About a week ago, my friend who take a double degree at UHA-France discussed about how to optimizing and securing AODV routing protocol. His Prof asked him to try ‘autonomic computing’. It’s sound like new to my ears. So, I’m trying to find out what is all about automatic computing?. Here is some of information about it. Let’s take a look.
Autonomic Computing refers to the self-managing characteristics of distributed computing resources, adapting to unpredictable changes whilst hiding intrinsic complexity to operators and users. Started by IBM in 2001, this initiative’s ultimate aim is to develop computer systems capable of self-management, to overcome the rapidly growing complexity of computing systems management, and to reduce the barrier that complexity poses to further growth. An autonomic system makes decisions on its own, using high-level policies; it will constantly check and optimize its status and automatically adapt itself to changing conditions. As widely reported in literature, an autonomic computing framework might be seen composed by Autonomic Components (AC) interacting with each other [1]. An AC can be modeled in terms of two main control loops (local and global) with sensors (for self-monitoring), effectors (for self-adjustment), knowledge and planner/adapter for exploiting policies based on self- and environment awareness.

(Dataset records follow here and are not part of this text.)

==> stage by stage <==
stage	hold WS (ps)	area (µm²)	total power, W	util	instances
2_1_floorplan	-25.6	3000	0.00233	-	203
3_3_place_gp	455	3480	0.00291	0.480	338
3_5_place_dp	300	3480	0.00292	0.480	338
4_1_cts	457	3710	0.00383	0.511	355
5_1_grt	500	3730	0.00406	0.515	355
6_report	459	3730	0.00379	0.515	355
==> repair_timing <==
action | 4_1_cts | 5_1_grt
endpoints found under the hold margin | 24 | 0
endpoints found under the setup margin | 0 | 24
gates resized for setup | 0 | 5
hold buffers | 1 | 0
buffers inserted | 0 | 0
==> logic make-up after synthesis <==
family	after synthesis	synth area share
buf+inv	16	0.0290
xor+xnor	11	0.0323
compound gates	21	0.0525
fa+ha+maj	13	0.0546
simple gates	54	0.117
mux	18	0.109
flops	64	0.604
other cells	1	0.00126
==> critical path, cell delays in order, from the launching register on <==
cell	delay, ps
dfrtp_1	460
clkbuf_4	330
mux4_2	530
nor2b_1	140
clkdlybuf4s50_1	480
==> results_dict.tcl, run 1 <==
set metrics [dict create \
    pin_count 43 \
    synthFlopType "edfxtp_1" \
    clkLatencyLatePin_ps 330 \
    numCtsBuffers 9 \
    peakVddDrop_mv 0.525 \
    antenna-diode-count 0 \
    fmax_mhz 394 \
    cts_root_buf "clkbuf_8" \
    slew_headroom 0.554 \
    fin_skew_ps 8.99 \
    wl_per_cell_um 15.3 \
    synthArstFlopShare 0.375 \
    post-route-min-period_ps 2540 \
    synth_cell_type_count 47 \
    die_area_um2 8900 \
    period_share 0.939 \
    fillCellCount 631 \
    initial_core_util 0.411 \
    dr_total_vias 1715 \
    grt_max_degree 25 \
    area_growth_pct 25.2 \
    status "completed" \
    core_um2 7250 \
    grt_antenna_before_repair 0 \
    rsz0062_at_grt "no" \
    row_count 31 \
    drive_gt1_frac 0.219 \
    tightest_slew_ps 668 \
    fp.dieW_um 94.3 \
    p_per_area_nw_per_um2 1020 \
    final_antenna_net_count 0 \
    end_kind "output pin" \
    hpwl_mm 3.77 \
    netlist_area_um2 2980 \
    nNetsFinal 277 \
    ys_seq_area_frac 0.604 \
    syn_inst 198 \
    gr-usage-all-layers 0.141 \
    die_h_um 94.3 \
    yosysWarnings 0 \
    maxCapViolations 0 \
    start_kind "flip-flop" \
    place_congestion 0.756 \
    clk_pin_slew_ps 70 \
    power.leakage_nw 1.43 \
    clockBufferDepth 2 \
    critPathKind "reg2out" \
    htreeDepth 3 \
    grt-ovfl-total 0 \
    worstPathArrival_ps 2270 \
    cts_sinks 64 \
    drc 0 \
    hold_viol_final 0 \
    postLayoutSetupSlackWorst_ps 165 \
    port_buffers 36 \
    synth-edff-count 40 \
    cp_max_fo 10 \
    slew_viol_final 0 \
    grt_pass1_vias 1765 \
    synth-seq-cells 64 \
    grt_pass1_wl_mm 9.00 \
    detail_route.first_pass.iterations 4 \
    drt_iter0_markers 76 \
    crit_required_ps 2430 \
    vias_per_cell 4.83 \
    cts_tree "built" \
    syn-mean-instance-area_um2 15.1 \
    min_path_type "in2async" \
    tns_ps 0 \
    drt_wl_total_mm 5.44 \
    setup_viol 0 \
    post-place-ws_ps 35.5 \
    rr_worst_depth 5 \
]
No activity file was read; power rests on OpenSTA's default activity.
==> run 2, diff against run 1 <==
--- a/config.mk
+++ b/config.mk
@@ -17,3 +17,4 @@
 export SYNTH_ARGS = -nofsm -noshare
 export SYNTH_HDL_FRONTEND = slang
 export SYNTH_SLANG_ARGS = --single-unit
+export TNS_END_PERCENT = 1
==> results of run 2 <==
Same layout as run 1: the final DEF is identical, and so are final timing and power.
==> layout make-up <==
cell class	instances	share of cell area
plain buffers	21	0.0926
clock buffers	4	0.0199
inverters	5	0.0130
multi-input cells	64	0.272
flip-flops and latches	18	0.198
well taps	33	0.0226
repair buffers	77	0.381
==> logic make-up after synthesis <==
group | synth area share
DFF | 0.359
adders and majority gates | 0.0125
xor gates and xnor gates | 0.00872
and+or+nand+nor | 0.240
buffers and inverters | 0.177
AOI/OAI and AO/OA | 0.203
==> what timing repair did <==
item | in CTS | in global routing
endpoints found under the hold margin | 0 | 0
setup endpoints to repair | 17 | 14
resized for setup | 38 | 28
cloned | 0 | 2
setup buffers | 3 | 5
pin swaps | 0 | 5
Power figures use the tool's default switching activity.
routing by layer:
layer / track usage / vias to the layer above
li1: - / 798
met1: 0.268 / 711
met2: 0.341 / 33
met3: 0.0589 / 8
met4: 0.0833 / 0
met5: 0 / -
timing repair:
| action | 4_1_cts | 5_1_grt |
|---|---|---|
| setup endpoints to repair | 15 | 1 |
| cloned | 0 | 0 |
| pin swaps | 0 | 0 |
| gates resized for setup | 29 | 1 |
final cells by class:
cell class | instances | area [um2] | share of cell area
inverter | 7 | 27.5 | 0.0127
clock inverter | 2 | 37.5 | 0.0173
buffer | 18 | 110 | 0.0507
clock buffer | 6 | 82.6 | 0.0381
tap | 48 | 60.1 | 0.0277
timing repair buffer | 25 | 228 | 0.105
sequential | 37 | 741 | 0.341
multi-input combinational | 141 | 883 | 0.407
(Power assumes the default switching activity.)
<file path="src/rtl/jump_redirect_stage.sv">
// jump_redirect_stage: single-entry register stage behind the jump datapath.
// Holds one jump/auipc uop and drives its valid/ready writeback.
// Issues a one-shot redirect when the computed target differs from the
// predicted target, and drops any entry that a ROB flush kills.
// Optional macro JUMP_REDIRECT_PERF_EN builds the jump and mispredict counters.
// Without it, io_perf_* are tied to zero.
module jump_redirect_stage #(
  parameter int unsigned XLEN      = 64,
  parameter int unsigned VADDR_W   = 39,
  parameter int unsigned ROB_PTR_W = 9,
  parameter int unsigned PDEST_W   = 7
) (
  input  logic                 clock,
  input  logic                 reset,
  input  logic                 io_in_valid,
  output logic                 io_in_ready,
  input  logic [XLEN-1:0]      io_in_result,
  input  logic [XLEN-1:0]      io_in_target,
  input  logic                 io_in_isAuipc,
  input  logic [VADDR_W-1:0]   io_in_predTarget,
  input  logic [ROB_PTR_W-1:0] io_in_robIdx,
  input  logic [PDEST_W-1:0]   io_in_pdest,
  input  logic                 io_in_rfWen,
  input  logic                 io_flush_valid,
  input  logic [ROB_PTR_W-1:0] io_flush_robIdx,
  input  logic                 io_flush_self,
  output logic                 io_out_valid,
  input  logic                 io_out_ready,
  output logic [XLEN-1:0]      io_out_data,
  output logic [ROB_PTR_W-1:0] io_out_robIdx,
  output logic [PDEST_W-1:0]   io_out_pdest,
  output logic                 io_out_rfWen,
  output logic                 io_redirect_valid,
  output logic [ROB_PTR_W-1:0] io_redirect_robIdx,
  output logic [VADDR_W-1:0]   io_redirect_target,
  output logic [63:0]          io_perf_jumpCnt,
  output logic [63:0]          io_perf_mispredCnt
);

  localparam int unsigned IDX_W = ROB_PTR_W - 1;

  // a is older than b in ROB order (wrap flag flips the index comparison)
  function automatic logic is_older(input logic [ROB_PTR_W-1:0] a,
                                    input logic [ROB_PTR_W-1:0] b);
    if (a[ROB_PTR_W-1] == b[ROB_PTR_W-1]) return a[IDX_W-1:0] < b[IDX_W-1:0];
    else                                  return a[IDX_W-1:0] > b[IDX_W-1:0];
  endfunction

  // x is squashed by the flush presented this cycle
  function automatic logic is_killed(input logic                 fv,
                                     input logic [ROB_PTR_W-1:0] fidx,
                                     input logic                 fself,
                                     input logic [ROB_PTR_W-1:0] x);
    return fv & (is_older(fidx, x) | (fself & (x == fidx)));
  endfunction

  logic                 valid_q,   valid_d;
  logic                 new_q,     new_d;
  logic [XLEN-1:0]      data_q,    data_d;
  logic [VADDR_W-1:0]   target_q,  target_d;
  logic                 auipc_q,   auipc_d;
  logic [VADDR_W-1:0]   pred_q,    pred_d;
  logic [ROB_PTR_W-1:0] rob_q,     rob_d;
  logic [PDEST_W-1:0]   pdest_q,   pdest_d;
  logic                 rfwen_q,   rfwen_d;

  logic s1_kill, in_kill, in_ready, in_fire, load;
  logic out_valid, out_fire, mis, redirect;

  // only the low VADDR_W target bits take part in the redirect
  logic unused_target_hi;
  assign unused_target_hi = ^io_in_target[XLEN-1:VADDR_W];

  // kill, handshake and next-state for the S1 entry
  always_comb begin
    valid_d  = valid_q;
    new_d    = 1'b0;
    data_d   = data_q;
    target_d = target_q;
    auipc_d  = auipc_q;
    pred_d   = pred_q;
    rob_d    = rob_q;
    pdest_d  = pdest_q;
    rfwen_d  = rfwen_q;

    s1_kill   = valid_q & is_killed(io_flush_valid, io_flush_robIdx, io_flush_self, rob_q);
    in_kill   = is_killed(io_flush_valid, io_flush_robIdx, io_flush_self, io_in_robIdx);
    in_ready  = ~valid_q | io_out_ready | s1_kill;
    in_fire   = io_in_valid & in_ready;
    load      = in_fire & ~in_kill;
    out_valid = valid_q & ~s1_kill;
    out_fire  = out_valid & io_out_ready;
    mis       = ~auipc_q & (target_q != pred_q);
    redirect  = valid_q & new_q & mis & ~s1_kill;

    if (load) begin
      valid_d  = 1'b1;
      new_d    = 1'b1;
      data_d   = io_in_result;
      target_d = io_in_target[VADDR_W-1:0];
      auipc_d  = io_in_isAuipc;
      pred_d   = io_in_predTarget;
      rob_d    = io_in_robIdx;
      pdest_d  = io_in_pdest;
      rfwen_d  = io_in_rfWen;
    end else if (out_fire || s1_kill) begin
      valid_d  = 1'b0;
    end
  end

  // S1 entry register
  always_ff @(posedge clock) begin
    if (reset) begin
      valid_q  <= 1'b0;
      new_q    <= 1'b0;
      data_q   <= '0;
      target_q <= '0;
      auipc_q  <= 1'b0;
      pred_q   <= '0;
      rob_q    <= '0;
      pdest_q  <= '0;
      rfwen_q  <= 1'b0;
    end else begin
      valid_q  <= valid_d;
      new_q    <= new_d;
      data_q   <= data_d;
      target_q <= target_d;
      auipc_q  <= auipc_d;
      pred_q   <= pred_d;
      rob_q    <= rob_d;
      pdest_q  <= pdest_d;
      rfwen_q  <= rfwen_d;
    end
  end

  assign io_in_ready        = in_ready;
  assign io_out_valid       = out_valid;
  assign io_out_data        = data_q;
  assign io_out_robIdx      = rob_q;
  assign io_out_pdest       = pdest_q;
  assign io_out_rfWen       = rfwen_q;
  assign io_redirect_valid  = redirect;
  assign io_redirect_robIdx = rob_q;
  assign io_redirect_target = target_q;

`ifdef JUMP_REDIRECT_PERF_EN
  logic [63:0] jump_cnt_q, mispred_cnt_q;

  // wrapping event counters for written-back jumps and issued redirects
  always_ff @(posedge clock) begin
    if (reset) begin
      jump_cnt_q    <= '0;
      mispred_cnt_q <= '0;
    end else begin
      if (out_fire && !auipc_q) jump_cnt_q    <= 64'(jump_cnt_q + 64'd1);
      if (redirect)             mispred_cnt_q <= 64'(mispred_cnt_q + 64'd1);
    end
  end

  assign io_perf_jumpCnt    = jump_cnt_q;
  assign io_perf_mispredCnt = mispred_cnt_q;
`else
  assign io_perf_jumpCnt    = 64'd0;
  assign io_perf_mispredCnt = 64'd0;
`endif

endmodule

</file>
## src/rtl/mix_columns_seq.sv

```systemverilog
// Sequential AES MixColumns / InvMixColumns engine.
// Mixes COLS_PER_CYCLE columns per clock in place, valid/ready on both sides.
module mix_columns_seq #(
  parameter int COLS_PER_CYCLE = 1
) (
  input  logic         clk,
  input  logic         rst,
  input  logic         in_valid,
  output logic         in_ready,
  input  logic [127:0] state_in,
  input  logic         inverse,
  output logic         out_valid,
  input  logic         out_ready,
  output logic [127:0] state_out,
  output logic         busy
);

  generate
    if (COLS_PER_CYCLE != 1 && COLS_PER_CYCLE != 2 &&
        COLS_PER_CYCLE != 4) begin : g_bad_cols
      $error("COLS_PER_CYCLE must be 1, 2 or 4");
    end
  endgenerate

  typedef enum logic [1:0] {
    IDLE    = 2'd0,
    COMPUTE = 2'd1,
    DONE    = 2'd2
  } fsm_t;

  localparam logic [2:0] STEP = 3'(COLS_PER_CYCLE);

  fsm_t         fsm_q, fsm_d;
  logic [127:0] work_q, work_d, work_mix;
  logic [2:0]   cnt_q, cnt_d;
  logic         mode_q, mode_d;
  logic         last;

  function automatic logic [7:0] xt(input logic [7:0] a);
    return {a[6:0], 1'b0} ^ (a[7] ? 8'h1b : 8'h00);
  endfunction

  function automatic logic [7:0] m3(input logic [7:0] a);
    return xt(a) ^ a;
  endfunction

  function automatic logic [7:0] m9(input logic [7:0] a);
    return xt(xt(xt(a))) ^ a;
  endfunction

  function automatic logic [7:0] mb(input logic [7:0] a);
    return xt(xt(xt(a))) ^ xt(a) ^ a;
  endfunction

  function automatic logic [7:0] md(input logic [7:0] a);
    return xt(xt(xt(a))) ^ xt(xt(a)) ^ a;
  endfunction

  function automatic logic [7:0] me(input logic [7:0] a);
    return xt(xt(xt(a))) ^ xt(xt(a)) ^ xt(a);
  endfunction

  function automatic logic [31:0] mix_col(
    input logic [31:0] c,
    input logic        inv
  );
    logic [7:0] a0, a1, a2, a3;
    logic [7:0] s0, s1, s2, s3;
    a0 = c[31:24];
    a1 = c[23:16];
    a2 = c[15:8];
    a3 = c[7:0];
    if (inv) begin
      s0 = me(a0) ^ mb(a1) ^ md(a2) ^ m9(a3);
      s1 = m9(a0) ^ me(a1) ^ mb(a2) ^ md(a3);
      s2 = md(a0) ^ m9(a1) ^ me(a2) ^ mb(a3);
      s3 = mb(a0) ^ md(a1) ^ m9(a2) ^ me(a3);
    end else begin
      s0 = xt(a0) ^ m3(a1) ^ a2 ^ a3;
      s1 = a0 ^ xt(a1) ^ m3(a2) ^ a3;
      s2 = a0 ^ a1 ^ xt(a2) ^ m3(a3);
      s3 = m3(a0) ^ a1 ^ a2 ^ xt(a3);
    end
    return {s0, s1, s2, s3};
  endfunction

  // Column c lives at bits [(3-c)*32 +: 32]; for 2-bit c, 3-c == ~c.
  always_comb begin
    logic [1:0] idx;
    logic [6:0] lo;
    idx      = 2'd0;
    lo       = 7'd0;
    work_mix = work_q;
    for (int g = 0; g < COLS_PER_CYCLE; g++) begin
      idx = cnt_q[1:0] + 2'(g);
      lo  = {~idx, 5'd0};
      work_mix[lo +: 32] = mix_col(work_q[lo +: 32], mode_q);
    end
  end

  assign last = (cnt_q + STEP) == 3'd4;

  always_comb begin
    fsm_d  = fsm_q;
    work_d = work_q;
    cnt_d  = cnt_q;
    mode_d = mode_q;
    unique case (fsm_q)
      IDLE: begin
        if (in_valid) begin
          work_d = state_in;
          mode_d = inverse;
          cnt_d  = 3'd0;
          fsm_d  = COMPUTE;
        end
      end
      COMPUTE: begin
        work_d = work_mix;
        cnt_d  = cnt_q + STEP;
        if (last) begin
          fsm_d = DONE;
        end
      end
      DONE: begin
        if (out_ready) begin
          fsm_d = IDLE;
        end
      end
      default: fsm_d = IDLE;
    endcase
  end

  always_ff @(posedge clk or posedge rst) begin
    if (rst) begin
      fsm_q  <= IDLE;
      work_q <= 128'd0;
      cnt_q  <= 3'd0;
      mode_q <= 1'b0;
    end else begin
      fsm_q  <= fsm_d;
      work_q <= work_d;
      cnt_q  <= cnt_d;
      mode_q <= mode_d;
    end
  end

  assign in_ready  = (fsm_q == IDLE);
  assign out_valid = (fsm_q == DONE);
  assign busy      = (fsm_q != IDLE);
  assign state_out = work_q;

endmodule
```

Driven by such vision, a variety of architectural frameworks based on “self-regulating” autonomic components has been recently proposed. A very similar trend has recently characterized significant research work in the area of multi-agent systems. However, most of these approaches are typically conceived with centralized or cluster-based server architectures in mind and mostly address the need of reducing management costs rather than the need of enabling complex software systems or providing innovative services.
Autonomy-oriented computation is a paradigm proposed by Jiming Liu in 2001 that uses artificial systems imitating social animals‘ collective behaviours to solve hard computational problems. For example, ant colony optimization could be studied in this paradigm.[1]